▶ INSTRUCTIONS FOR THE TASK:
When a line in the data below includes "credit", pick it out and copy it.

▶ DATA TO PROCESS:
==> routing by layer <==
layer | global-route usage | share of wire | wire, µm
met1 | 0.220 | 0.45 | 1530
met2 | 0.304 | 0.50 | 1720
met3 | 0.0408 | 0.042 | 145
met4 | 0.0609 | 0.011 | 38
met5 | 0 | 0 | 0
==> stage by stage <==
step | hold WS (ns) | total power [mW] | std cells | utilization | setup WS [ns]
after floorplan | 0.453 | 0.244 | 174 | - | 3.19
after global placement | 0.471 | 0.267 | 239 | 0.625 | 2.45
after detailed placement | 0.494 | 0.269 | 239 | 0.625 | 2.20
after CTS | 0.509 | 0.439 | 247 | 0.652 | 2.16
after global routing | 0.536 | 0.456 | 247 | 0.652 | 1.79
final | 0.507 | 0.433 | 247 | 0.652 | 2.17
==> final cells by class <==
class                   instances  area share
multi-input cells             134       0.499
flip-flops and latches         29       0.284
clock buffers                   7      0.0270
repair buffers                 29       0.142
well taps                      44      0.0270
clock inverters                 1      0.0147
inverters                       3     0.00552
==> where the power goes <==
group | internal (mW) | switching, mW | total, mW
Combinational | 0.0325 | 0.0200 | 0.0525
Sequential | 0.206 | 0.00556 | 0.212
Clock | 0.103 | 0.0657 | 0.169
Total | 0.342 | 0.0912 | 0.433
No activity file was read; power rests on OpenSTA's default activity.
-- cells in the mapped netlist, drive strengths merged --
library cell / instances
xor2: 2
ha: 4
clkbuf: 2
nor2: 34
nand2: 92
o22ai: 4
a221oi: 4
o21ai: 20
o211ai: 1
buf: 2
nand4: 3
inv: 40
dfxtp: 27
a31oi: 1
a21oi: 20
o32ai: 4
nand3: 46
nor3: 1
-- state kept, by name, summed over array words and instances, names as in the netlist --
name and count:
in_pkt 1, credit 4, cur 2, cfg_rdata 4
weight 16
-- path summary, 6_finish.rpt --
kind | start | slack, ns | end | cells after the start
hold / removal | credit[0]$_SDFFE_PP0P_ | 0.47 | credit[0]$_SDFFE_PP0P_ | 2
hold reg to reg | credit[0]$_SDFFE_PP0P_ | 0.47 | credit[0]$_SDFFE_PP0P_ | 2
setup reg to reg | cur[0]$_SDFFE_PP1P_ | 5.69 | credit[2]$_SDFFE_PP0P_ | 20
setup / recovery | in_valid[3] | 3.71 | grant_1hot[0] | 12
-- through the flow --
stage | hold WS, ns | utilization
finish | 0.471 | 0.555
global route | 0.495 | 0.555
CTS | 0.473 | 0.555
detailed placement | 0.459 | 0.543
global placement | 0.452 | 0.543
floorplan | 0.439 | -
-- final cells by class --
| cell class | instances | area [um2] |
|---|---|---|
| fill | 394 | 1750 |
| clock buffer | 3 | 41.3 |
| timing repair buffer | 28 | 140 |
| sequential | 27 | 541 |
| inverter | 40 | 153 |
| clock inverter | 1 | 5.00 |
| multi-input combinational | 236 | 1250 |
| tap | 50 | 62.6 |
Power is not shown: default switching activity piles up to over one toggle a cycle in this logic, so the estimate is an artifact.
`config.mk`:
```
export PLATFORM = sky130hd
export DESIGN_NAME = hazard_scoreboard_flat
export DESIGN_NICKNAME = d
export VERILOG_FILES = /design/src/rtl/hazard_scoreboard_if.sv /design/src/rtl/hazard_scoreboard.sv /design/src/flat_wrapper.sv
export SDC_FILE = /design/constraint.sdc
export NUM_CORES = 1
export LEC_CHECK = 0
export BUFFER_PORTS_ARGS = -buffer_cell sky130_fd_sc_hd__buf_2
export CORE_UTILIZATION = 54
export CTS_CLUSTER_SIZE = 10
export DETAILED_ROUTE_END_ITERATION = 16
export HOLD_SLACK_MARGIN = 0.06
export PLACE_DENSITY = 0.9
export SLEW_MARGIN = 20
export SYNTH_ARGS = -nofsm -noshare
export SYNTH_HDL_FRONTEND = slang
export SYNTH_SLANG_ARGS = --single-unit
```
`constraint.sdc`:
```
create_clock -name clk -period 7 [get_ports clk]
set_clock_uncertainty 0.2 [all_clocks]
set_input_delay 0.7 -clock clk [delete_from_list [all_inputs] [get_ports clk]]
set_output_delay 0.7 -clock clk [all_outputs]
set_load 0.02 [all_outputs]
```
`src/rtl/hazard_scoreboard_if.sv`:
```
// Pipeline-side bundle of the hazard scoreboard: register addresses and enables
// from ID/EX/MEM/WB in, forwarding selects, stall and scoreboard status out.
interface hazard_scoreboard_if #(
  parameter int REG_AW = 5,
  parameter int NREAD  = 2,
  parameter int CNT_W  = 32
);
  logic                    id_valid;
  logic [NREAD*REG_AW-1:0] id_ra;
  logic [NREAD-1:0]        id_re;
  logic                    id_branch;
  logic                    id_md;
  logic [NREAD*REG_AW-1:0] ex_ra;
  logic [NREAD-1:0]        ex_re;
  logic                    ex_regwe;
  logic                    ex_memread;
  logic [REG_AW-1:0]       ex_rw;
  logic                    mem_regwe;
  logic                    mem_memread;
  logic                    mem_ramwe;
  logic [REG_AW-1:0]       mem_rw;
  logic [REG_AW-1:0]       mem_rt;
  logic                    wb_regwe;
  logic [REG_AW-1:0]       wb_rw;
  logic                    md_start;
  logic [REG_AW-1:0]       md_rw;
  logic                    flush;
  logic [2*NREAD-1:0]      id_fwd;
  logic [2*NREAD-1:0]      ex_fwd;
  logic                    mem_fwd;
  logic                    stall;
  logic                    md_busy;
  logic                    md_err;
  logic [CNT_W-1:0]        stall_cnt;

  modport master (
    output id_valid, id_ra, id_re, id_branch, id_md,
           ex_ra, ex_re, ex_regwe, ex_memread, ex_rw,
           mem_regwe, mem_memread, mem_ramwe, mem_rw, mem_rt,
           wb_regwe, wb_rw, md_start, md_rw, flush,
    input  id_fwd, ex_fwd, mem_fwd, stall, md_busy, md_err, stall_cnt
  );

  modport slave (
    input  id_valid, id_ra, id_re, id_branch, id_md,
           ex_ra, ex_re, ex_regwe, ex_memread, ex_rw,
           mem_regwe, mem_memread, mem_ramwe, mem_rw, mem_rt,
           wb_regwe, wb_rw, md_start, md_rw, flush,
    output id_fwd, ex_fwd, mem_fwd, stall, md_busy, md_err, stall_cnt
  );
endinterface

```
`src/rtl/hazard_scoreboard.sv`:
```
// Data-hazard unit: ID/EX operand forwarding, store-data forwarding, stall
// generation, a one-entry MUL/DIV latency scoreboard and a saturating stall counter.
module hazard_scoreboard #(
  parameter int REG_AW = 5,
  parameter int NREAD  = 2,
  parameter int MD_LAT = 4,
  parameter int CNT_W  = 32
) (
  input logic clk,
  input logic rst_n,
  hazard_scoreboard_if.slave bus
);

  localparam int CW = $clog2(MD_LAT);
  localparam logic [CW-1:0] LAT_M1 = CW'(MD_LAT - 1);

  typedef enum logic {S_IDLE, S_BUSY} state_t;

  state_t            r_state, w_state_n;
  logic [CW-1:0]     r_cnt, w_cnt_n;
  logic [REG_AW-1:0] r_md_rw, w_md_rw_n;
  logic              r_err, w_err_n;
  logic [CNT_W-1:0]  r_stall_cnt;

  logic [2*NREAD-1:0] w_id_fwd, w_ex_fwd;
  logic w_m_ex, w_m_mem, w_m_md;
  logic w_md_act, w_ld_use, w_branch, w_md_raw, w_md_struct, w_stall;

  function automatic logic addr_match(input logic re, input logic [REG_AW-1:0] ra,
                                      input logic [REG_AW-1:0] x);
    return re && (ra != '0) && (ra == x);
  endfunction

  // MEM wins over WB: it holds the younger result for the same register.
  function automatic logic [1:0] fwd_sel(input logic re, input logic [REG_AW-1:0] ra,
                                         input logic mwe, input logic [REG_AW-1:0] mrw,
                                         input logic wwe, input logic [REG_AW-1:0] wrw);
    if (mwe && addr_match(re, ra, mrw)) return 2'b10;
    if (wwe && addr_match(re, ra, wrw)) return 2'b01;
    return 2'b00;
  endfunction

  function automatic logic [CNT_W-1:0] sat_inc(input logic [CNT_W-1:0] v);
    return (&v) ? v : v + CNT_W'(1);
  endfunction

  always_comb begin
    w_id_fwd = '0;
    w_ex_fwd = '0;
    w_m_ex   = 1'b0;
    w_m_mem  = 1'b0;
    w_m_md   = 1'b0;
    for (int i = 0; i < NREAD; i++) begin
      w_id_fwd[2*i +: 2] = fwd_sel(bus.id_re[i], bus.id_ra[i*REG_AW +: REG_AW],
                                   bus.mem_regwe, bus.mem_rw, bus.wb_regwe, bus.wb_rw);
      w_ex_fwd[2*i +: 2] = fwd_sel(bus.ex_re[i], bus.ex_ra[i*REG_AW +: REG_AW],
                                   bus.mem_regwe, bus.mem_rw, bus.wb_regwe, bus.wb_rw);
      w_m_ex  = w_m_ex  | addr_match(bus.id_re[i], bus.id_ra[i*REG_AW +: REG_AW], bus.ex_rw);
      w_m_mem = w_m_mem | addr_match(bus.id_re[i], bus.id_ra[i*REG_AW +: REG_AW], bus.mem_rw);
      w_m_md  = w_m_md  | addr_match(bus.id_re[i], bus.id_ra[i*REG_AW +: REG_AW], r_md_rw);
    end
  end

  // The cnt==0 cycle is the result write, covered by normal WB forwarding.
  assign w_md_act    = (r_state == S_BUSY) && (r_cnt != '0);
  assign w_ld_use    = bus.ex_memread & bus.ex_regwe & w_m_ex;
  assign w_branch    = bus.id_branch & ((bus.ex_regwe & w_m_ex) |
                                        (bus.mem_memread & bus.mem_regwe & w_m_mem));
  assign w_md_raw    = w_md_act & w_m_md;
  assign w_md_struct = w_md_act & bus.id_md;
  assign w_stall     = bus.id_valid & ~bus.flush &
                       (w_ld_use | w_branch | w_md_raw | w_md_struct);

  always_comb begin
    w_state_n = r_state;
    w_cnt_n   = r_cnt;
    w_md_rw_n = r_md_rw;
    w_err_n   = r_err;
    case (r_state)
      S_IDLE: begin
        if (bus.md_start) begin
          w_state_n = S_BUSY;
          w_cnt_n   = LAT_M1;
          w_md_rw_n = bus.md_rw;
        end
      end
      S_BUSY: begin
        if (r_cnt != '0) begin
          w_cnt_n = r_cnt - CW'(1);
          if (bus.md_start) w_err_n = 1'b1;
        end else if (bus.md_start) begin
          w_cnt_n   = LAT_M1;
          w_md_rw_n = bus.md_rw;
        end else begin
          w_state_n = S_IDLE;
        end
      end
      default: w_state_n = S_IDLE;
    endcase
  end

  always_ff @(posedge clk or negedge rst_n) begin
    if (!rst_n) begin
      r_state     <= S_IDLE;
      r_cnt       <= '0;
      r_md_rw     <= '0;
      r_err       <= 1'b0;
      r_stall_cnt <= '0;
    end else begin
      r_state <= w_state_n;
      r_cnt   <= w_cnt_n;
      r_md_rw <= w_md_rw_n;
      r_err   <= w_err_n;
      if (w_stall) r_stall_cnt <= sat_inc(r_stall_cnt);
    end
  end

  assign bus.id_fwd    = w_id_fwd;
  assign bus.ex_fwd    = w_ex_fwd;
  assign bus.mem_fwd   = bus.wb_regwe & bus.mem_ramwe & (bus.mem_rt != '0) &
                         (bus.mem_rt == bus.wb_rw);
  assign bus.stall     = w_stall;
  assign bus.md_busy   = (r_state == S_BUSY);
  assign bus.md_err    = r_err;
  assign bus.stall_cnt = r_stall_cnt;

endmodule

```
`src/flat_wrapper.sv`:
```
// flat-port wrapper written by rule: the top's interface ports become plain ports
module hazard_scoreboard_flat 
#(
  parameter int REG_AW = 5,
  parameter int NREAD  = 2,
  parameter int MD_LAT = 4,
  parameter int CNT_W  = 32
)
  (clk, rst_n, bus_id_valid, bus_id_ra, bus_id_re, bus_id_branch, bus_id_md, bus_ex_ra, bus_ex_re, bus_ex_regwe, bus_ex_memread, bus_ex_rw, bus_mem_regwe, bus_mem_memread, bus_mem_ramwe, bus_mem_rw, bus_mem_rt, bus_wb_regwe, bus_wb_rw, bus_md_start, bus_md_rw, bus_flush, bus_id_fwd, bus_ex_fwd, bus_mem_fwd, bus_stall, bus_md_busy, bus_md_err, bus_stall_cnt);
  hazard_scoreboard_if #(.REG_AW(REG_AW), .NREAD(NREAD), .CNT_W(CNT_W)) bus_i ();
  input logic clk;
  input logic rst_n;
  input wire logic [$bits(bus_i.id_valid)-1:0] bus_id_valid;
  input wire logic [$bits(bus_i.id_ra)-1:0] bus_id_ra;
  input wire logic [$bits(bus_i.id_re)-1:0] bus_id_re;
  input wire logic [$bits(bus_i.id_branch)-1:0] bus_id_branch;
  input wire logic [$bits(bus_i.id_md)-1:0] bus_id_md;
  input wire logic [$bits(bus_i.ex_ra)-1:0] bus_ex_ra;
  input wire logic [$bits(bus_i.ex_re)-1:0] bus_ex_re;
  input wire logic [$bits(bus_i.ex_regwe)-1:0] bus_ex_regwe;
  input wire logic [$bits(bus_i.ex_memread)-1:0] bus_ex_memread;
  input wire logic [$bits(bus_i.ex_rw)-1:0] bus_ex_rw;
  input wire logic [$bits(bus_i.mem_regwe)-1:0] bus_mem_regwe;
  input wire logic [$bits(bus_i.mem_memread)-1:0] bus_mem_memread;
  input wire logic [$bits(bus_i.mem_ramwe)-1:0] bus_mem_ramwe;
  input wire logic [$bits(bus_i.mem_rw)-1:0] bus_mem_rw;
  input wire logic [$bits(bus_i.mem_rt)-1:0] bus_mem_rt;
  input wire logic [$bits(bus_i.wb_regwe)-1:0] bus_wb_regwe;
  input wire logic [$bits(bus_i.wb_rw)-1:0] bus_wb_rw;
  input wire logic [$bits(bus_i.md_start)-1:0] bus_md_start;
  input wire logic [$bits(bus_i.md_rw)-1:0] bus_md_rw;
  input wire logic [$bits(bus_i.flush)-1:0] bus_flush;
  output wire logic [$bits(bus_i.id_fwd)-1:0] bus_id_fwd;
  output wire logic [$bits(bus_i.ex_fwd)-1:0] bus_ex_fwd;
  output wire logic [$bits(bus_i.mem_fwd)-1:0] bus_mem_fwd;
  output wire logic [$bits(bus_i.stall)-1:0] bus_stall;
  output wire logic [$bits(bus_i.md_busy)-1:0] bus_md_busy;
  output wire logic [$bits(bus_i.md_err)-1:0] bus_md_err;
  output wire logic [$bits(bus_i.stall_cnt)-1:0] bus_stall_cnt;
  assign bus_i.id_valid = bus_id_valid;
  assign bus_i.id_ra = bus_id_ra;
  assign bus_i.id_re = bus_id_re;
  assign bus_i.id_branch = bus_id_branch;
  assign bus_i.id_md = bus_id_md;
  assign bus_i.ex_ra = bus_ex_ra;
  assign bus_i.ex_re = bus_ex_re;
  assign bus_i.ex_regwe = bus_ex_regwe;
  assign bus_i.ex_memread = bus_ex_memread;
  assign bus_i.ex_rw = bus_ex_rw;
  assign bus_i.mem_regwe = bus_mem_regwe;
  assign bus_i.mem_memread = bus_mem_memread;
  assign bus_i.mem_ramwe = bus_mem_ramwe;
  assign bus_i.mem_rw = bus_mem_rw;
  assign bus_i.mem_rt = bus_mem_rt;
  assign bus_i.wb_regwe = bus_wb_regwe;
  assign bus_i.wb_rw = bus_wb_rw;
  assign bus_i.md_start = bus_md_start;
  assign bus_i.md_rw = bus_md_rw;
  assign bus_i.flush = bus_flush;
  assign bus_id_fwd = bus_i.id_fwd;
  assign bus_ex_fwd = bus_i.ex_fwd;
  assign bus_mem_fwd = bus_i.mem_fwd;
  assign bus_stall = bus_i.stall;
  assign bus_md_busy = bus_i.md_busy;
  assign bus_md_err = bus_i.md_err;
  assign bus_stall_cnt = bus_i.stall_cnt;
  hazard_scoreboard #(.REG_AW(REG_AW), .NREAD(NREAD), .MD_LAT(MD_LAT), .CNT_W(CNT_W)) u_core (.clk(clk), .rst_n(rst_n), .bus(bus_i));
endmodule
```
==> results.md <==
- Flops & latches, synth: 41
- Core region area: around 0.0052 mm2
- First-pass GRT wire length: 11.6 mm
- Final setup viols: 0
- Worst Reg2Reg Path Length in Cells: 7
- Fin crit share: 0.529
- Clock Tree Buf Depth: 2
- Number of cells on the critical path: 9
- Syn Nets: ~380
- Layout cell share with drive strength beyond 1: 0.311
- Worst skew pair latency: 0.29 ns
- Worst Path Buf+Inv: 3
- Layout Nets: 472
- Initial Util: 0.565
- Hold depth: 1
- Via count: 2691
- Startpoint types: input port
- Required time of the critical path: 6.10 ns
- Setup TNS: 0 ns
- H-Tree Level Count: 2
- Critical path cell sequence: buf_2, or4_1, o21ai_2, nor4_1, o2111ai_1, o2111ai_2, buf_4, and2_1, buf_2
- Critical path arrival: 2.80 ns
- DRT Wirelength: 7.53 mm
- Worst setup EP type: output pin
- Row cnt: 26
- Vias in the first global route: 2420
- Worst hold path class: reg -> reg
- I/O pin count: between 100 and 150
- Worst IR Drop VDD: 222 uV
- Hold buffer count at CTS: 0
- CTS root buf: clkbuf_8
- CP delay by family, top: simple AND/OR/NAND/NOR gates
- Via density: 5.62
- Die ar.: 0.00571 mm2
- Critical Path Slowest Stage Cell: or4_1
- Pleak: around 0.0016 uW
- Post-CTS Setup Inserts: 0
- DP Wirelength: 5.90 mm
- CP most frequent cell: buf_2
- GP Congestion: just over 1
- Drc violations: 0
- Max Cap Viol: 0
- Top_reg_cell synth: dfrtp_1
- ANT cells: 0
- Tightest Pin Transition: 0.890 ns
- Die Span Y: 75.6 um
- Final min period: 3.70 ns
- Largest stage delay, worst path: just under 0.6 ns
- PD cells: 207 mW/mm2
- YS warnings: 0
- Final ANT Viol Nets: 0
- Synth Cell Area: 0.00292 mm2
- Clk sinks: 41
- Post-synth ARST share: 1.00
- Layout area overhead: 21.1%
- Resize count post-CTS: 0
- # port buffers: 105
- Seq/Total Area, Yosys: 0.351
- Initial DRC count: 265
- RSZ-0062 raised after global routing: no
- Clk pin slew, worst setup/hold paths: 0.07 ns
- Achievable Freq: 270 MHz
- Synth Instances: 319
- Crit path max fanout: 32
- Total routing usage reported by global routing: 0.272
- Clock buffer count from CTS: 5
- Core Util, Final: 0.684
- Crit Path Category: in -> out
- Largest net degree at the start of global routing: 42
- GRT Residual Overflow: 0
- Slew headroom: 0.406
- Number of flops mapped to enable cells by yosys: 0
- Synth unique cells: 42
- Die Span X: 75.6 um
- Status: completed
- Max-slew violations: 0
- DRT Pass-1 Iters: 4
- TritonCTS clock tree: yes
- Drt wl/cell: ~16 um
- Final hold vios: 0
- Post-synthesis average cell area: about 9.2 um2
- Initial antenna violation count: 0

▶ ANSWER SPACE:
in_pkt 1, credit 4, cur 2, cfg_rdata 4
hold / removal | credit[0]$_SDFFE_PP0P_ | 0.47 | credit[0]$_SDFFE_PP0P_ | 2
hold reg to reg | credit[0]$_SDFFE_PP0P_ | 0.47 | credit[0]$_SDFFE_PP0P_ | 2
setup reg to reg | cur[0]$_SDFFE_PP1P_ | 5.69 | credit[2]$_SDFFE_PP0P_ | 20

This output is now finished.